Electronic systems are used in a variety of products, from automobiles to microwaves to personal computers. Designing and fabricating these electronic system typically involves many steps, known as a “design flow.” The particular steps of a design flow often are dependent upon the type of electronic system, its complexity, the design team, and the electronic system fabricator or foundry that will manufacture the electronic system. Typically, software and hardware “tools” verify the design at various stages of the design flow by running software simulators and/or hardware emulators, and errors in the design are corrected or the design is otherwise improved.
Several steps are common to most design flows for electronic system. Initially, the specification for a new circuit is transformed into a logical design, sometimes referred to as a register transfer level (RTL) description of the circuit. With this logical design, the circuit can be described in terms of both the exchange of signals between hardware registers and the logical operations that can be performed on those signals. The logical design typically employs a Hardware Design Language (HDL), such as the Very high speed integrated circuit Hardware Design Language (VHDL). The logic of the circuit is then analyzed, to confirm that it will accurately perform the functions desired for the circuit. This analysis is sometimes referred to as “functional verification.”
Functional verification typically begins with a circuit design coded at the register transfer level, which can be simulated, emulated, formally verified, or the like, by one or more design verification tools. For example, a designer can generate a test bench that, when simulated or emulated with the circuit design, can allow the design verification tool to analyze the functionality of the simulated or emulated circuit design. When the simulated circuit design operates differently than expected in response to stimulus from the test bench, the designer can attempt to debug the circuit design, for example, to determine which of portions of the circuit design is incorrectly configured, resulting in the generation of illegal states or transitions.
The design verification tool can also attempt to identify how well verification operations, such as simulation, emulation, and/or formal verification, came to covering or adequately exercising the circuit design under verification. Conventional techniques to determine coverage of the circuit design include code coverage and functional coverage. Code coverage, such as statement coverage, branch coverage, decision coverage, condition coverage, expression coverage, toggle coverage, or the like, can identify which lines, statements, expressions, decisions, or toggles of the circuit design were exercised by the test bench during verification operations. Functional coverage can quantify how well a circuit design had its functionality exercised during verification operations.
The design verification tools can collect coverage data during verification operations and record the coverage data into one or more databases based on a coverage data model. Most vendors of these design verification tools utilize a common coverage data model to store coverage data from their own design verification tools, but different vendors often utilize different coverage data models.

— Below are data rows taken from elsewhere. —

This design comes from an exercise in tuning for small area, a short achievable clock period and few clock cycles on the open sky130 flow, not from production work. At most, simulation tests tie the RTL to the original design; equivalence was not proved. Power and IR drop assume default switching activity.

Setup of gamma:
==> flow/design.v <==
`timescale 1ns / 1ps
module top(clk,rst,imem_addr,imem_data,led,halted);
        input clk;
        input rst;
        output [0:7] imem_addr;
        input [0:31] imem_data;
        output [0:7] led;
        output halted;
        wire [31:0] ins = imem_data;
        wire [5:0] op  = ins[31:26];
        wire [4:0] rs  = ins[25:21];
        wire [4:0] rt  = ins[20:16];
        wire [4:0] rd  = ins[15:11];
        wire [7:0] imm = ins[7:0];
        wire [5:0] fn  = ins[5:0];
        reg  [7:0] R [0:31];
        reg  [7:0] pc;
        reg  [7:0] x_a, x_b;           
        reg  [7:0] x_alt;              
        reg  [4:0] x_dst;
        reg        x_we, x_lw, x_slt, x_w2, x_br, x_bne, x_pt, x_alt_end;
        reg        stop, hq;
        wire [7:0] sum = x_a + x_b;
        reg [7:0] rom;
        always @(*) begin
                case (sum)
                8'd0: rom = 8'b10011100;
                8'd1: rom = 8'b10001111;
                8'd2: rom = 8'b01110000;
                8'd3: rom = 8'b00111011;
                8'd4: rom = 8'b00100000;
                8'd5: rom = 8'b01010000;
                8'd6: rom = 8'b00000111;
                8'd7: rom = 8'b00001000;
                8'd8: rom = 8'b00001001;
                8'd9: rom = 8'b00001010;
                8'd10: rom = 8'b00000110;
                default: rom = 8'b00000000;
                endcase
        end
        wire lt = $signed(x_a) < $signed(x_b);
        wire [7:0] res = x_lw  ? rom :
                         x_slt ? {7'b0, lt} : sum;
        wire eq = (x_a == x_b);
        wire miss = x_br & (eq ^ x_bne ^ x_pt);
        wire d_lw   = op[5];                           
        wire d_addi = op[3];                           
        wire d_jal  = op[1] & ~op[5];                  
        wire d_br   = op[2];                           
        wire d_bne  = op[2] & op[0];                   
        wire d_r    = ~(op[5] | op[3] | op[2] | op[1]);  
        wire d_jr   = d_r & ~fn[5];                    
        wire d_slt  = d_r & fn[5] & fn[1];             
        wire d_we   = d_lw | d_addi | d_jal | (d_r & fn[5]);
        wire [4:0] d_dst = d_r ? rd : d_jal ? 5'd31 : rt;
        wire d_imm  = d_lw | d_addi;
        wire d_pt   = imm[7];                          
        wire fwd_a  = x_we & (x_dst == rs);
        wire fwd_b  = x_we & (x_dst == rt);
        wire fwd_31 = x_we & (x_dst == 5'd31);
        wire [7:0] rf_a = R[rs];
        wire [7:0] rf_b = R[rt];
        wire [7:0] d_a = fwd_a ? res : rf_a;
        wire [7:0] d_b = fwd_b ? res : rf_b;
        wire [7:0] r31 = fwd_31 ? res : R[31];
        wire [7:0] pc1 = pc + 8'd1;
        wire [7:0] pci = pc + imm;
        wire [7:0] npc = d_jr ? r31 : d_jal ? imm : (d_br & d_pt) ? pci : pc1;
        wire [7:0] alt = d_pt ? pc1 : pci;
        wire npc_end = d_jr ? (r31 >= 8'd14) : d_jal ? (imm >= 8'd14) :
                       (d_br & d_pt) ? (pci >= 8'd14) : (pc1 >= 8'd14);
        wire kill = rst | miss | stop;
        wire stop_n = rst ? 1'b0 : miss ? x_alt_end : stop ? 1'b1 : npc_end;
        wire br_n = ~kill & d_br;
        wire w2_n = ~kill & d_we & (d_dst == 5'd2);
        assign imem_addr = pc;
        assign halted = hq;
        assign led = R[2];
        always @(posedge clk) begin
                stop <= stop_n;
                hq   <= stop_n & ~br_n & ~w2_n;
                if (kill) begin
                        x_we  <= 1'b0;
                        x_lw  <= 1'b0;
                        x_slt <= 1'b0;
                        x_w2  <= 1'b0;
                        x_br  <= 1'b0;
                        if (rst) pc <= 8'd12;
                        else if (miss) pc <= x_alt;
                end
                else begin
                        x_we  <= d_we;
                        x_lw  <= d_lw;
                        x_slt <= d_slt;
                        x_w2  <= w2_n;
                        x_br  <= br_n;
                        pc    <= npc;
                end
                x_bne <= d_bne;
                x_pt  <= d_pt;
                x_alt <= alt;
                x_alt_end <= (alt >= 8'd14);
                x_dst <= d_dst;
                x_a   <= d_jal ? pc1 : d_a;
                x_b   <= d_imm ? imm : d_jal ? 8'd0 : d_b;
        end
        wire [7:0] wd = rst ? 8'd0 : res;
        genvar k;
        generate
                for (k = 0; k < 32; k = k + 1) begin : g_rf
                        always @(posedge clk)
                                if (rst | (x_we & (x_dst == k)))
                                        R[k] <= wd;
                end
        endgenerate
endmodule
==> flow/config.mk <==
export PLATFORM = sky130hd
export DESIGN_NAME = top
export DESIGN_NICKNAME = top
export VERILOG_FILES = /design/flow/design.v
export SDC_FILE = /design/flow/constraint.sdc
export NUM_CORES = 4
export LEC_CHECK = 0
export CAP_MARGIN = 10
export CORE_MARGIN = 2
export CORE_UTILIZATION = 40
export CTS_CLUSTER_DIAMETER = 80
export CTS_CLUSTER_SIZE = 20
export SETUP_SLACK_MARGIN = 4.0
export SLEW_MARGIN = 10
export BUFFER_PORTS_ARGS = -buffer_cell sky130_fd_sc_hd__buf_2
==> flow/constraint.sdc <==
create_clock -name core_clock -period 7.0 [get_ports {clk}]
set_input_delay 1.4000 -clock core_clock [delete_from_list [all_inputs] [get_ports {clk}]]
set_output_delay 1.4000 -clock core_clock [all_outputs]
set_load 0.01 [all_outputs]
standard.sh (not shown) runs the stock make flow with config.mk's settings and CLKGATE_MAP_FILE= SYNTH_SCRIPT=/design/flow/synth_recipe.tcl, a recipe that flattens the netlist after the stock synthesis.
==> flow/flow/run.sh <==
#!/bin/bash
# Standard layout (the standard.sh, standard synthesis), with the port
# buffers made of buf_2 cells instead of buffer_ports' default choice.
set -euo pipefail
echo 'export BUFFER_PORTS_ARGS = -buffer_cell sky130_fd_sc_hd__buf_2' >> config.mk
bash standard.sh > standard.log 2>&1
Edits applied to the flow inputs when going from gamma to epsilon:
-- flow/design.v --
<<< gamma, line 19
        reg  [7:0] x_alt;              
        reg  [4:0] x_dst;
        reg        x_we, x_lw, x_slt, x_w2, x_br, x_bne, x_pt, x_alt_end;
        reg        stop, hq;
        wire [7:0] sum = x_a + x_b;
        reg [7:0] rom;
>>> epsilon, line 19
        reg  [7:0] x_alt;              
        reg  [4:0] x_dst;
        reg        x_we, x_lw, x_slt, x_w2, x_br, x_bne, x_pt;
        wire [7:0] sum = x_a + x_b;
        reg [7:0] rom;
<<< gamma, line 44
        wire eq = (x_a == x_b);
        wire miss = x_br & (eq ^ x_bne ^ x_pt);
        wire d_lw   = op[5];                           
        wire d_addi = op[3];                           
>>> epsilon, line 43
        wire eq = (x_a == x_b);
        wire miss = x_br & (eq ^ x_bne ^ x_pt);
        wire stop = (pc >= 8'd14);
        wire d_lw   = op[5];                           
        wire d_addi = op[3];                           
<<< gamma, line 67
        wire [7:0] pci = pc + imm;
        wire [7:0] npc = d_jr ? r31 : d_jal ? imm : (d_br & d_pt) ? pci : pc1;
        wire [7:0] alt = d_pt ? pc1 : pci;
        wire npc_end = d_jr ? (r31 >= 8'd14) : d_jal ? (imm >= 8'd14) :
                       (d_br & d_pt) ? (pci >= 8'd14) : (pc1 >= 8'd14);
        wire kill = rst | miss | stop;
        wire stop_n = rst ? 1'b0 : miss ? x_alt_end : stop ? 1'b1 : npc_end;
        wire br_n = ~kill & d_br;
        wire w2_n = ~kill & d_we & (d_dst == 5'd2);
        assign imem_addr = pc;
        assign halted = hq;
        assign led = R[2];
        always @(posedge clk) begin
                stop <= stop_n;
                hq   <= stop_n & ~br_n & ~w2_n;
                if (kill) begin
                        x_we  <= 1'b0;
                        x_lw  <= 1'b0;
>>> epsilon, line 67
        wire [7:0] pci = pc + imm;
        wire [7:0] npc = d_jr ? r31 : d_jal ? imm : (d_br & d_pt) ? pci : pc1;
        assign imem_addr = pc;
        assign halted = stop & ~x_br & ~x_w2;
        assign led = R[2];
        always @(posedge clk) begin
                if (rst | miss | stop) begin
                        x_we  <= 1'b0;
                        x_lw  <= 1'b0;
<<< gamma, line 88
                        if (rst) pc <= 8'd12;
                        else if (miss) pc <= x_alt;
                end
                else begin
>>> epsilon, line 79
                        if (rst) pc <= 8'd12;
                        else if (miss) pc <= x_alt;
                        else pc <= 8'd255;
                end
                else begin
<<< gamma, line 93
                        x_lw  <= d_lw;
                        x_slt <= d_slt;
                        x_w2  <= w2_n;
                        x_br  <= br_n;
                        pc    <= npc;
                end
                x_bne <= d_bne;
                x_pt  <= d_pt;
                x_alt <= alt;
                x_alt_end <= (alt >= 8'd14);
                x_dst <= d_dst;
                x_a   <= d_jal ? pc1 : d_a;
>>> epsilon, line 85
                        x_lw  <= d_lw;
                        x_slt <= d_slt;
                        x_w2  <= d_we & (d_dst == 5'd2);
                        x_br  <= d_br;
                        pc    <= npc;
                end
                x_bne <= d_bne;
                x_pt  <= d_pt;
                x_alt <= d_pt ? pc1 : pci;
                x_dst <= d_dst;
                x_a   <= d_jal ? pc1 : d_a;
- Sequential share of layout area ended up 1.2 points higher on epsilon than on gamma.
- Compared with gamma, epsilon degrades global-route wire length before repair.
- Starting DRC count in detailed routing, epsilon and gamma: smaller value in gamma
- Cmp epsilon and gamma / setup slack / higher: epsilon
- Per the comparison of epsilon with gamma, highest cell delay on the worst timing path fell by 0.03 ns, post-synthesis cell area rose by 1.6%, fmax rose by 1.6%, number of diodes added for antenna fixing fell by 3, power consumption fell by 10%.
- On adder-cell share of the synthesized area, gamma tracks epsilon almost exactly.
- Between epsilon and gamma, length of routed wiring on met1 is higher for epsilon, gamma comes in under that.
- epsilon vs. gamma: register area lost 120 um^2, worst setup timing slack at the placement stage lost 0.29 ns, number of clock buffers in the layout picked up an extra 4.
Function was not checked in any run of this note: the RTL went through the layout flow alone.

---

Setup of exp/amber:
RTL: the design.v shown in full above, as it stands there.
clock: 7.0 ns
lec_check: 0
cap_margin: 20
core_margin: 2
core_utilization: 40
setup_slack_margin: 4.0
slew_margin: 20
run.sh (not shown) runs the stock make flow with config.mk's settings and CLKGATE_MAP_FILE= SYNTH_SCRIPT=/design/flow/synth_recipe.tcl, a recipe that flattens the netlist after the stock synthesis.
Stock flow here: none of the scripts above is used.
Input-level comparison between exp/quartz and exp/amber:
--- a/flow/design.v
+++ b/flow/design.v
@@ -17,10 +17,9 @@
         reg  [7:0] pc;
         reg  [7:0] x_a, x_b;           
         reg  [7:0] x_alt;              
         reg  [4:0] x_dst;
-        reg        x_we, x_lw, x_slt, x_w2, x_br, x_bne, x_pt, x_alt_end;
-        reg        stop, hq;
+        reg        x_we, x_lw, x_slt, x_w2, x_br, x_bne, x_pt;
         wire [7:0] sum = x_a + x_b;
         reg [7:0] rom;
         always @(*) begin
                 case (sum)
@@ -42,8 +41,9 @@
         wire [7:0] res = x_lw  ? rom :
                          x_slt ? {7'b0, lt} : sum;
         wire eq = (x_a == x_b);
         wire miss = x_br & (eq ^ x_bne ^ x_pt);
+        wire stop = (pc >= 8'd14);
         wire d_lw   = op[5];                           
         wire d_addi = op[3];                           
         wire d_jal  = op[1] & ~op[5];                  
         wire d_br   = op[2];                           
@@ -65,22 +65,13 @@
         wire [7:0] r31 = fwd_31 ? res : R[31];
         wire [7:0] pc1 = pc + 8'd1;
         wire [7:0] pci = pc + imm;
         wire [7:0] npc = d_jr ? r31 : d_jal ? imm : (d_br & d_pt) ? pci : pc1;
-        wire [7:0] alt = d_pt ? pc1 : pci;
-        wire npc_end = d_jr ? (r31 >= 8'd14) : d_jal ? (imm >= 8'd14) :
-                       (d_br & d_pt) ? (pci >= 8'd14) : (pc1 >= 8'd14);
-        wire kill = rst | miss | stop;
-        wire stop_n = rst ? 1'b0 : miss ? x_alt_end : stop ? 1'b1 : npc_end;
-        wire br_n = ~kill & d_br;
-        wire w2_n = ~kill & d_we & (d_dst == 5'd2);
         assign imem_addr = pc;
-        assign halted = hq;
+        assign halted = stop & ~x_br & ~x_w2;
         assign led = R[2];
         always @(posedge clk) begin
-                stop <= stop_n;
-                hq   <= stop_n & ~br_n & ~w2_n;
-                if (kill) begin
+                if (rst | miss | stop) begin
                         x_we  <= 1'b0;
                         x_lw  <= 1'b0;
                         x_slt <= 1'b0;
                         x_w2  <= 1'b0;
@@ -91,16 +82,15 @@
                 else begin
                         x_we  <= d_we;
                         x_lw  <= d_lw;
                         x_slt <= d_slt;
-                        x_w2  <= w2_n;
-                        x_br  <= br_n;
+                        x_w2  <= d_we & (d_dst == 5'd2);
+                        x_br  <= d_br;
                         pc    <= npc;
                 end
                 x_bne <= d_bne;
                 x_pt  <= d_pt;
-                x_alt <= alt;
-                x_alt_end <= (alt >= 8'd14);
+                x_alt <= d_pt ? pc1 : pci;
                 x_dst <= d_dst;
                 x_a   <= d_jal ? pc1 : d_a;
                 x_b   <= d_imm ? imm : d_jal ? 8'd0 : d_b;
         end
### Flow results
- Sequential share of cell area ended up 1.6 points higher on exp/quartz than on exp/amber.
- Diff exp/amber -> exp/quartz | via count | up slightly
- Changes observed in exp/quartz relative to exp/amber: number of different library cells in the post-synthesis netlist decreased about 9%, net count of the mapped netlist saw an increase, boundary pin count stayed essentially flat, final area dropped 820 µm².
- Headroom to the max-slew limit, exp/amber and exp/quartz: larger value in exp/amber
- Worst hold slack (lower): exp/amber
- Of exp/amber and exp/quartz, the higher clock-buffer cell count belongs to exp/amber.
- From exp/amber to exp/quartz the numbers moved as follows: combinational power lost about 6%; part of the power in combinational logic decreased by 1.8 points relative to the old numbers; effective utilization at floorplan climbed 0.40 points; non-clock buffer count fell 8; clock group share of total power down 0.4 points.
Testbench counts of exp/quartz, summed over its fixed seeds: cycles 53,224.
The RTL of exp/amber was laid out without a check of its function.

-- port drivers added, routing unchanged --
How much do the figures lean on ideal ports? The routed layouts below were timed once more, with nothing changed but the port constraints. Step 1 (the two cells are an assumption about what drives the block):
set clk [get_ports {clk}]
set_driving_cell -lib_cell sky130_fd_sc_hd__clkbuf_16 $clk
set_driving_cell -lib_cell sky130_fd_sc_hd__buf_2 [delete_from_list [all_inputs] $clk]
Step 2, shift: input delay + t, output delay - t, t = (earliest + latest rising clock arrival at the registers) / 2. This alone moves slack from input paths to output paths. Three values: ideal, step 1, step 2; two values: the first two.
run | t (ns) | slack for setup (ns) | clock arrival spread, ns | worst data-port slew with drivers (ns) | cell pins on the clock port's net
gamma | 0.607 | 3.872 / 3.837 / 3.230 | 0.039 / 0.038 | 0.19 | 1
epsilon | 0.613 | 3.922 / 3.892 / 3.281 | 0.027 / 0.027 | 0.20 | 1
exp/amber | 0.591 | 3.851 / 3.800 / 3.208 | 0.025 / 0.025 | 0.13 | 1
exp/quartz | 0.589 | 3.936 / 3.890 / 3.361 | 0.021 / 0.021 | 0.06 | 1
After both steps setup and hold are still met in every run listed. For exp/amber, which loses most, drivers alone change the setup slack by -0.051 ns; drivers and shift together by -0.643 ns.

A Unified Coverage Interoperability Standard (UCIS) was created to help alleviate this lack of vendor-to-vendor interoperability of coverage data caused by diverse coverage data models. The UCIS defines features a coverage data model is to include in order to be standard-compatible, and also includes recommendations for the coverage data models, for example, with the scope and coveritem building blocks plus attributes and flags. Since the UCIS allows multiple different types of coverage data models to be UCIS-compliant, most of the time, different coverage databases are not binary compatible. As such, the UCIS also defined an exchange format to facilitate transfers or exchanges of coverage data between databases implementing UCIS-compliant, yet differing, coverage data models.
The UCIS utilizes Extensible Markup Language (XML) as the exchange format, which can allow vendors to output coverage data in an XML file and input coverage data in an XML file. While the use of XML as an exchange format can allow for transfers of coverage data between databases having different coverage data models, there are some non-overlapping inconsistencies between an internal coverage data representation of the UCIS and an internal coverage data representation of the XML format. This inconsistency means the UCIS can include coverage data not defined by the XML internal coverage data representation and vice versa. The use of XML for the exchange format of UCIS coverage data can also be verbose, as XML files including the coverage data from a UCIS-compliant database can be hundreds of times larger than the binary representation of the coverage data in the UCIS-compliant database. While XML files may be compressed to reduce this size disparity, compression of the XML file takes time, consumes processing resources, and results in generating compressed XML files that still remain multiple times larger than the binary representation of the coverage data from the UCIS-compliant database.